Smith, Matthew Ryan; Jarrell, Zachery R; Orr, Michael; Liu, Ken H; Go, Young-Mi; Jones, Dean P.
Afiliação
  • Smith MR; Division of Pulmonary, Allergy and Critical Care Medicine, Emory University, Atlanta, GA 30322, USA.
  • Jarrell ZR; Division of Pulmonary, Allergy and Critical Care Medicine, Emory University, Atlanta, GA 30322, USA.
  • Orr M; Division of Pulmonary, Allergy and Critical Care Medicine, Emory University, Atlanta, GA 30322, USA.
  • Liu KH; Division of Pulmonary, Allergy and Critical Care Medicine, Emory University, Atlanta, GA 30322, USA.
  • Go YM; Division of Pulmonary, Allergy and Critical Care Medicine, Emory University, Atlanta, GA 30322, USA. Electronic address: ygo@emory.edu.
  • Jones DP; Division of Pulmonary, Allergy and Critical Care Medicine, Emory University, Atlanta, GA 30322, USA. Electronic address: dpjones@emory.edu.
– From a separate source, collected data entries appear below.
This is an optimization exercise on Yosys and OpenROAD, whose aim is small area, a short achievable clock period and few clock cycles per item, not a production implementation. In this exercise RTL edits were held to simulation tests only and were not proved equivalent to the original. Power and IR drop assume default switching activity.

## run.sh

```bash
#!/bin/bash
# synth_recipe.tcl (not shown) runs the flow's synth.tcl, then flattens the netlist and writes it again
# the make line also repeats each setting of config.mk as NAME=value (left out here)
make -C /OpenROAD-flow-scripts/flow DESIGN_CONFIG=/design/flow/config.mk WORK_HOME=/design/flow/orfs CLKGATE_MAP_FILE= SYNTH_SCRIPT=/design/flow/synth_recipe.tcl finish
```

## config.mk

```make
export PLATFORM = sky130hd
export DESIGN_NAME = conv_arith
export DESIGN_NICKNAME = conv_arith
export VERILOG_FILES = /design/flow/design.v
export SDC_FILE = /design/flow/constraint.sdc
export NUM_CORES = 4
export LEC_CHECK = 0
export ABC_AREA = 1
export CAP_MARGIN = 20
export CORE_MARGIN = 2
export CORE_UTILIZATION = 40
export SLEW_MARGIN = 20
```

## constraint.sdc

```tcl
create_clock -name core_clock -period 17.0 [get_ports {clk}]
set_input_delay 3.4000 -clock core_clock [delete_from_list [all_inputs] [get_ports {clk}]]
set_output_delay 3.4000 -clock core_clock [all_outputs]
set_load 0.01 [all_outputs]
```

## design.v

```verilog
module conv_arith (
    input  wire        clk,
    input  wire        rst,           
    input  wire        start,         
    output wire        ready,
    input  wire [26:0] tz_v, ti_v, tr_v,    
    input  wire [26:0] tz_i, ti_i, tr_i,    
    input  wire [3:0]  flags_in,      
    input  wire [1:0]  ref_miss,      
    input  wire [19:0] q_len,         
    input  wire [30:0] vref,          
    input  wire [31:0] shunt,         
    output reg         done,          
    output wire [31:0] v_res,
    output wire [31:0] i_res,
    output reg  [2:0]  flags          
);
    localparam [16:0] C78125 = 17'd78125;    
    localparam [5:0]  LAST   = 6'd46;
    reg        rdy;
    reg        rdy_o;             
    reg        busy;
    reg  [5:0] cnt;
    reg        ph_mul, ph_mlast, ph_x1, ph_vdiv, ph_vfin, ph_xdiv, ph_hor, ph_hlast, ph_idiv, ph_ifin;
    reg        mvb, mib;
    assign ready = rdy_o;
    wire take = rdy & start;
    wire [5:0] cnt_n  = take ? 6'd1 : (busy ? cnt + 6'd1 : 6'd0);
    wire       busy_n = take | (busy & (cnt != LAST));
    wire       mul_end = busy & (cnt == 6'd7);
    always @(posedge clk) begin
        if (rst) begin
            mvb <= 1'b0; mib <= 1'b0; rdy_o <= 1'b1;
        end else begin
            rdy_o <= (rdy_o & ~take) | (busy & (cnt == LAST));
            mvb <= take | (mvb & ~mul_end);
            mib <= take | (mib & ~mul_end);
        end
    end
    always @(posedge clk) begin
        if (rst) begin
            rdy <= 1'b1; busy <= 1'b0; cnt <= 6'd0; done <= 1'b0;
            ph_mul <= 1'b0; ph_mlast <= 1'b0; ph_x1 <= 1'b0;
            ph_vdiv <= 1'b0; ph_vfin <= 1'b0; ph_xdiv <= 1'b0; ph_hor <= 1'b0;
            ph_hlast <= 1'b0; ph_idiv <= 1'b0; ph_ifin <= 1'b0;
        end else begin
            busy     <= busy_n;
            cnt      <= cnt_n;
            rdy      <= ~busy_n;
            done     <= busy & (cnt == LAST);
            ph_mul   <= busy_n & (cnt_n >= 6'd1)  & (cnt_n <= 6'd7);
            ph_mlast <= busy_n & (cnt_n == 6'd7);
            ph_x1    <= busy_n & (cnt_n == 6'd8);
            ph_vdiv  <= busy_n & (cnt_n >= 6'd8)  & (cnt_n <= 6'd24);
            ph_vfin  <= busy_n & (cnt_n == 6'd25);
            ph_xdiv  <= busy_n & (cnt_n >= 6'd8)  & (cnt_n <= 6'd27);
            ph_hor   <= busy_n & (cnt_n >= 6'd9)  & (cnt_n <= 6'd27);
            ph_hlast <= busy_n & (cnt_n == 6'd28);
            ph_idiv  <= busy_n & (cnt_n >= 6'd29) & (cnt_n <= 6'd45);
            ph_ifin  <= busy_n & (cnt_n == LAST);
        end
    end
    reg [30:0] vref_q;            
    reg [31:0] shunt_q;
    reg        neg_v, neg_i;      
    reg [3:0]  fin_q;
    reg [1:0]  rmiss_q;
    reg [23:0] qs;                
    always @(posedge clk) begin
        if (rdy) begin
            shunt_q <= shunt;
            fin_q   <= flags_in;
            rmiss_q <= ref_miss;
        end
    end
    always @(posedge clk) begin
        if (rdy)                     qs <= {2'b00, q_len, 2'b00};
        else if (ph_mul & ~ph_mlast) qs <= {4'd0, qs[23:4]};
    end
    wire [3:0] q64c = qs[3:0];    
    function [2:0] benc;
        input b1, b0, bm, sgn;
        benc = {b1 ^ sgn, b0 ^ bm, (b1 & ~b0 & ~bm) | (~b1 & b0 & bm)};
    endfunction
    function [34:0] bpp;
        input [2:0]  bd;
        input [30:0] v;
        reg   [33:0] m;
        begin
            m   = bd[1] ? {3'b000, v} : (bd[0] ? {2'b00, v, 1'b0} : 34'd0);
            bpp = {bd[2], bd[2] ? ~m : m};
        end
    endfunction
    function [34:0] sdv;
        input [33:0] d;
        input        sub;
        sdv = {sub, sub ? ~d : d};
    endfunction
    function [4:0] sub4;
        input [3:0] a, b;
        input       bin;
        sub4 = {1'b0, a} - {1'b0, b} - {4'd0, bin};
    endfunction
    reg [31:0] rv;       
    reg [34:0] bv;       
    reg [33:0] sv;       
    reg [26:0] zv;       
    reg [27:0] dv;       
    reg [2:0]  bdv;      
    reg        ntv;      
    reg        nbv, dbv, rbv;    
    wire [4:0]  nvc = sub4(sv[7:4], zv[7:4], nbv);      
    wire [4:0]  nv1 = sub4(ti_v[3:0], tz_v[3:0], 1'b0);
    wire        ltv = ti_v < tz_v;
    wire [4:0]  dvc = sub4(dv[3:0], zv[7:4], dbv);      
    wire [4:0]  dv1 = sub4(tr_v[3:0], tz_v[3:0], 1'b0);
    wire [4:0]  rvc = sub4(dvc[3:0], q64c, rbv);
    wire [33:0] dvx = {7'd0, dv[26:0]};
    wire [30:0] vsrc = rdy ? vref : vref_q;
    wire [2:0]  bdv0 = rdy ? benc(nv1[1], nv1[0], 1'b0, ltv) : benc(nvc[1], nvc[0], ntv, neg_v);
    wire [2:0]  bdi0 = rdy ? benc(ni1[1], ni1[0], 1'b0, lti) : benc(nic[1], nic[0], nti, neg_i);
    wire [33:0] sv0 = {{2{rv[31]}}, rv} + bv[33:0] + {33'd0, bv[34]};
    wire        qv0 = ~sv0[33];
    wire [31:0] mv0 = sv0[33:2];                        
    wire [33:0] av1 = mvb ? {{2{mv0[31]}}, mv0} : {{5{sv0[28]}}, sv0[27:0], sv[33]};
    wire [34:0] ov1 = mvb ? bpp(bdv, vref_q) : sdv(dvx, qv0);
    wire [33:0] sv1 = av1 + ov1[33:0] + {33'd0, ov1[34]};
    wire        qv1 = ~sv1[33];
    wire [31:0] mv1 = sv1[33:2];
    wire [27:0] pv  = {sv1[1:0], sv0[1:0], sv[27:4]};    
    reg [33:0] ri;       
    reg [34:0] bi;
    reg [39:0] si;       
    reg [26:0] zi;       
    reg [27:0] di;
    reg [2:0]  bdi;
    reg        nti;
    reg        nbi, dbi, rbi;
    wire [54:0] y = {vref_q, zi[23:0]};    
    wire [4:0]  nic = sub4(si[7:4], zi[7:4], nbi);
    wire [4:0]  ni1 = sub4(ti_i[3:0], tz_i[3:0], 1'b0);
    wire        lti = ti_i < tz_i;
    wire [4:0]  dic = sub4(di[3:0], zi[7:4], dbi);
    wire [4:0]  di1 = sub4(tr_i[3:0], tz_i[3:0], 1'b0);
    wire [4:0]  ric = sub4(dic[3:0], q64c, rbi);
    wire [33:0] dvi = ph_xdiv ? {7'd0, di[26:0]} : {2'd0, shunt_q};
    wire [33:0] dvn = (ph_xdiv | ph_mlast) ? {7'd0, di[26:0]} : {2'd0, shunt_q};    
    wire [33:0] si0 = ri + bi[33:0] + {33'd0, bi[34]};
    wire        qi0 = ~si0[33];
    wire [31:0] mi0 = si0[33:2];
    wire [33:0] ai1 = mib ? {{2{mi0[31]}}, mi0} : {si0[32:0], si[39]};
    wire [34:0] oi1 = mib ? bpp(bdi, vref_q) : sdv(dvi, qi0);
    wire [33:0] si1 = ai1 + oi1[33:0] + {33'd0, oi1[34]};
    wire        qi1 = ~si1[33];
    wire [31:0] mi1 = si1[33:2];
    wire [27:0] pi  = {si1[1:0], si0[1:0], si[27:4]};
    wire [1:0]  hm   = ph_hlast ? ({1'b0, si[1]} + {1'b0, si[0]}) : si[1:0];
    wire [17:0] hmc  = (hm == 2'd0) ? 18'd0 : (hm == 2'd1) ? {1'b0, C78125} :
                       (hm == 2'd2) ? {C78125, 1'b0} : 18'd234375;
    wire [54:0] ysh  = ph_hlast ? {y[53:0], 1'b0} : {y[52:0], 2'b00};
    wire [18:0] ylo  = {1'b0, ysh[17:0]} + {1'b0, hmc};
    wire [36:0] yhi1 = ysh[54:18] + 37'd1;      
    wire [54:0] ynx  = {ylo[18] ? yhi1 : ysh[54:18], ylo[17:0]};
    wire        reff = rmiss_q[0] | rmiss_q[1] | rbv | dbv | rbi | dbi;
    wire [33:0] fq   = ph_vfin ? sv : si[33:0];
    wire        fng  = ph_vfin ? neg_v : neg_i;
    wire        fact = ph_vfin ? fin_q[0] : fin_q[2];
    wire        fmis = ph_vfin ? fin_q[1] : fin_q[3];
    wire [31:0] fh   = fq[32:1];
    wire        fovp = fq[33] | fq[32] | (&fq[31:0]);
    wire        fovn = fq[33] | (fq[32] & (|fq[31:0]));
    wire        fovf = fng ? fovn : fovp;
    wire [31:0] frnd = (fh + {{31{fng & ~fq[0]}}, (fng & ~fq[0]) | (~fng & fq[0])}) ^ {32{fng}};
    wire        fflg = fact | fmis | (~reff & fovf);
    wire [31:0] fres = (fact | reff)         ? 32'h8000_0000 :
                       fmis                  ? 32'h7FFF_FFFF :
                       (fovf & fng)          ? 32'h8000_0000 :
                       fovf                  ? 32'h7FFF_FFFF : frnd;
    always @(posedge clk) begin
        if (rdy | (ph_mul & ~ph_mlast)) bv <= bpp(bdv0, vsrc);
        else                              bv <= sdv(dvx, ph_mlast | qv1);
    end
    always @(posedge clk) begin
        if (rdy) begin
            rv  <= 32'd0;
            bdv <= benc(nv1[3], nv1[2], nv1[1], ltv);
            sv  <= {7'd0, ti_v};
            zv  <= tz_v;
            dv  <= {dv1[3:0], 1'b0, tr_v[26:4]};
            neg_v <= ltv;
            ntv <= nv1[3];
            nbv <= nv1[4]; dbv <= dv1[4]; rbv <= 1'b0;
        end else if (ph_mul) begin
            rv  <= ph_mlast ? {4'd0, mv1[31:4]} : mv1;
            bdv <= benc(nvc[3], nvc[2], nvc[1], neg_v);
            sv  <= ph_mlast ? {mv1[3:0], pv, 2'b00} : {6'd0, pv};
            zv  <= {4'd0, zv[26:4]};
            ntv <= nvc[3];
            nbv <= nvc[4];
            if (~ph_mlast) begin
                dv  <= {dvc[3:0], dv[27:4]};
                dbv <= dvc[4]; rbv <= rvc[4];
            end
        end else if (ph_vdiv) begin
            rv  <= {{3{sv1[28]}}, sv1[27:0], sv[32]};
            sv  <= {sv[31:0], qv0, qv1};
        end else if (ph_vfin) begin
            sv  <= {2'b00, fres};
        end
    end
    always @(posedge clk) begin
        if (rdy | (ph_mul & ~ph_mlast)) bi <= bpp(bdi0, vsrc);
        else                              bi <= sdv(dvn, ph_mlast | ph_hlast | qi1);
    end
    always @(posedge clk) begin
        if (rdy) begin
            ri  <= 34'd0;
            bdi <= benc(ni1[3], ni1[2], ni1[1], lti);
            si  <= {13'd0, ti_i};
            zi  <= tz_i;
            di  <= {di1[3:0], 1'b0, tr_i[26:4]};
            neg_i <= lti;
            nti <= ni1[3];
            nbi <= ni1[4]; dbi <= di1[4]; rbi <= 1'b0;
        end else if (ph_mul) begin
            ri  <= ph_mlast ? {21'd0, mi1[31:13]} : {{2{mi1[31]}}, mi1};
            bdi <= benc(nic[3], nic[2], nic[1], neg_i);
            si  <= ph_mlast ? {mi1[12:0], pi[27:2], 1'b0} : {12'd0, pi};
            zi  <= {4'd0, zi[26:4]};    
            nti <= nic[3];
            nbi <= nic[4];
            if (~ph_mlast) begin
                di  <= {dic[3:0], di[27:4]};
                dbi <= dic[4]; rbi <= ric[4];
            end
        end else if (ph_xdiv | ph_idiv) begin
            ri  <= {si1[32:0], si[38]};
            si  <= {si[37:0], qi0, qi1};
        end else if (ph_hlast) begin
            ri  <= {4'd0, ynx[54:25]};
            si  <= {ynx[24:0], 15'd0};
        end else if (ph_ifin) begin
            si  <= {8'd0, fres};
        end
        if (~rdy & ~ph_mul & (ph_hor | ph_hlast))
            zi  <= {3'd0, ynx[23:0]};
    end
    always @(posedge clk) begin
        if (rdy)                    vref_q <= vref;
        else if (ph_x1)             vref_q <= 31'd0;
        else if (ph_hor | ph_hlast) vref_q <= ynx[54:24];
    end
    always @(posedge clk) begin
        if (rst) flags <= 3'b000;
        else if (ph_vfin) flags[0] <= fflg;
        else if (ph_ifin) begin
            flags[1] <= fflg;
            flags[2] <= reff;
        end
    end
    assign v_res = sv[31:0];
    assign i_res = si[31:0];
endmodule
```

==> summary.txt, run 1 <==
status: no timing/DRC/antenna violations
Die Y: 332 microns
IO Port Bufs: 322
WHS Path Cells: 2
Setup crit end kind: flip-flop
unrepaired setup endpoints after global routing: false
share of the synthesized area in the top cell type: 0.180
Switching Fraction: 0.566
HP Class: flip-flop to flip-flop
drt first pass iters: 7
DP Area: 46,900 sq um
worst reg2reg path depth: 29
top-level I/O count: 323
Pins Over Slew Limit: 0
Worst slew margin: 0.273
final setup violation count: 0
Least-Margin Pin Slew: 1.08 ns
post-synthesis sequential area ratio: 0.266
Cell variety after synth: 61
Ys Warns: 1
post-synthesis instance total: 6,624
Die Area: 110,000 sq um
row count: 120
clock-pin slew on the worst setup and hold paths: 0.06 ns
dpl hpwl: 158 mm
P per Cell Area: 187 nW/um^2
vias in the first global route: 42.8k
Internal Dissipation: 3.96 mW
Starting DRT DRC Count: 5,961
GR Util All Layers: 0.346
ys async rst share: 0
LEAKAGE: 22.4 nW
largest net degree at the start of global routing: 87
slowest CP cell: nand3_2
Max clock buf depth: 3
EDFF count, synth: 258
worst skew pair latency: 0.69 ns
Post CTS Setup Buffer Count: 0
Setup CP Type: flip-flop to flip-flop
Final min period: 6.69 ns
Post-Route WL: 199 mm
Startpoint Class: flip-flop
Peak VDD IR: 0.147 mV
arrival time worst endpoint: 7.25 ns
clk_skew: 0.0304 ns
width of the die: 332 microns
core area: 107,000 sq um
Nets: 7,265
TNS Setup: 0 ns
sequential power share: 0.171
Final Cycle Share: 0.393
CP Max Fanout: 40
top cells by area, synth: edfxtp_1 (18%), nand2_1 (16%), dfxtp_1 (8.6%)
number of synthesized register bits: 444
clock sinks: 444
mapped cell area: 43,100 sq um
Clk pwr share: 0.141
share of layout cells above drive strength 1: 0.0423
most used cell, CP: nand2_1
ys flop type: edfxtp_1
Worst EP required: 17.57 ns
H-tree Lvls: 2
Final GP Congestion: 0.977
maxcap violations: 0
Syn Nets: 7,177
NetSw: 5.17 mW
area leader, netlist: edfxtp_1
remaining global-route overflow: 0
Starting Density: 0.403
Peak Freq: 150 MHz
Worst path max stage delay: 0.58 ns
endpoints failing hold: 0
part of the power in combinational logic: 0.687
antenna violations before repair: 4
cts repair resizes: 0
CTS Buf Count: 57
Hold Buf Count CTS: 0
DRC viols: 0
Final Cell Area: 48,900 sq um
ANT nets after route: 0
first-pass GRT wire length: 287 mm
CTS root buf: clkbuf_16
vias per cell: 5.74
DR WL/cell: 24.4 microns
Syn-to-layout area delta: 13.4%
CTS tree: built
Avg Inst Size Synth: 6.51 sq um
via count: 46.9k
Environ Int ; 147: 106323, 2021 02.
Article em En | MEDLINE | ID: mdl-33360165
Electronic cigarettes (e-cig) are an increasingly popular alternative to traditional smoking but have been in use for too short of a period of time to fully understand health risks. Furthermore, associated health risks are difficult to evaluate because of a large range of flavoring agents and their combinations for use with e-cig. Many flavoring agents are generally regarded as safe but have limited studies for effects on lung. Vanillin, an aromatic aldehyde, is one of the most commonly used flavoring agents in e-cig. Vanillin is electrophilic and can be redox active, with chemical properties expected to interact within biologic systems. Because accumulating lung metabolomics studies have identified metabolic disruptions associated with idiopathic pulmonary fibrosis, asthma and acute respiratory distress syndrome, we used human bronchial epithelial cells (BEAS-2B) with high-resolution metabolomics analysis to determine whether these disease-associated pathways are impacted by vanillin over the range used in e-cig. A metabolome-wide association study showed that vanillin perturbed specific energy, amino acid, antioxidant and sphingolipid pathways previously associated with human disease. Analysis of a small publicly available human dataset showed associations with several of the same pathways. Because vanillin is a common and high-abundance flavorant in e-cig, these results show that vanillin has potential to be mechanistically important in lung diseases and warrants in vivo toxicity testing in the context of e-cig use.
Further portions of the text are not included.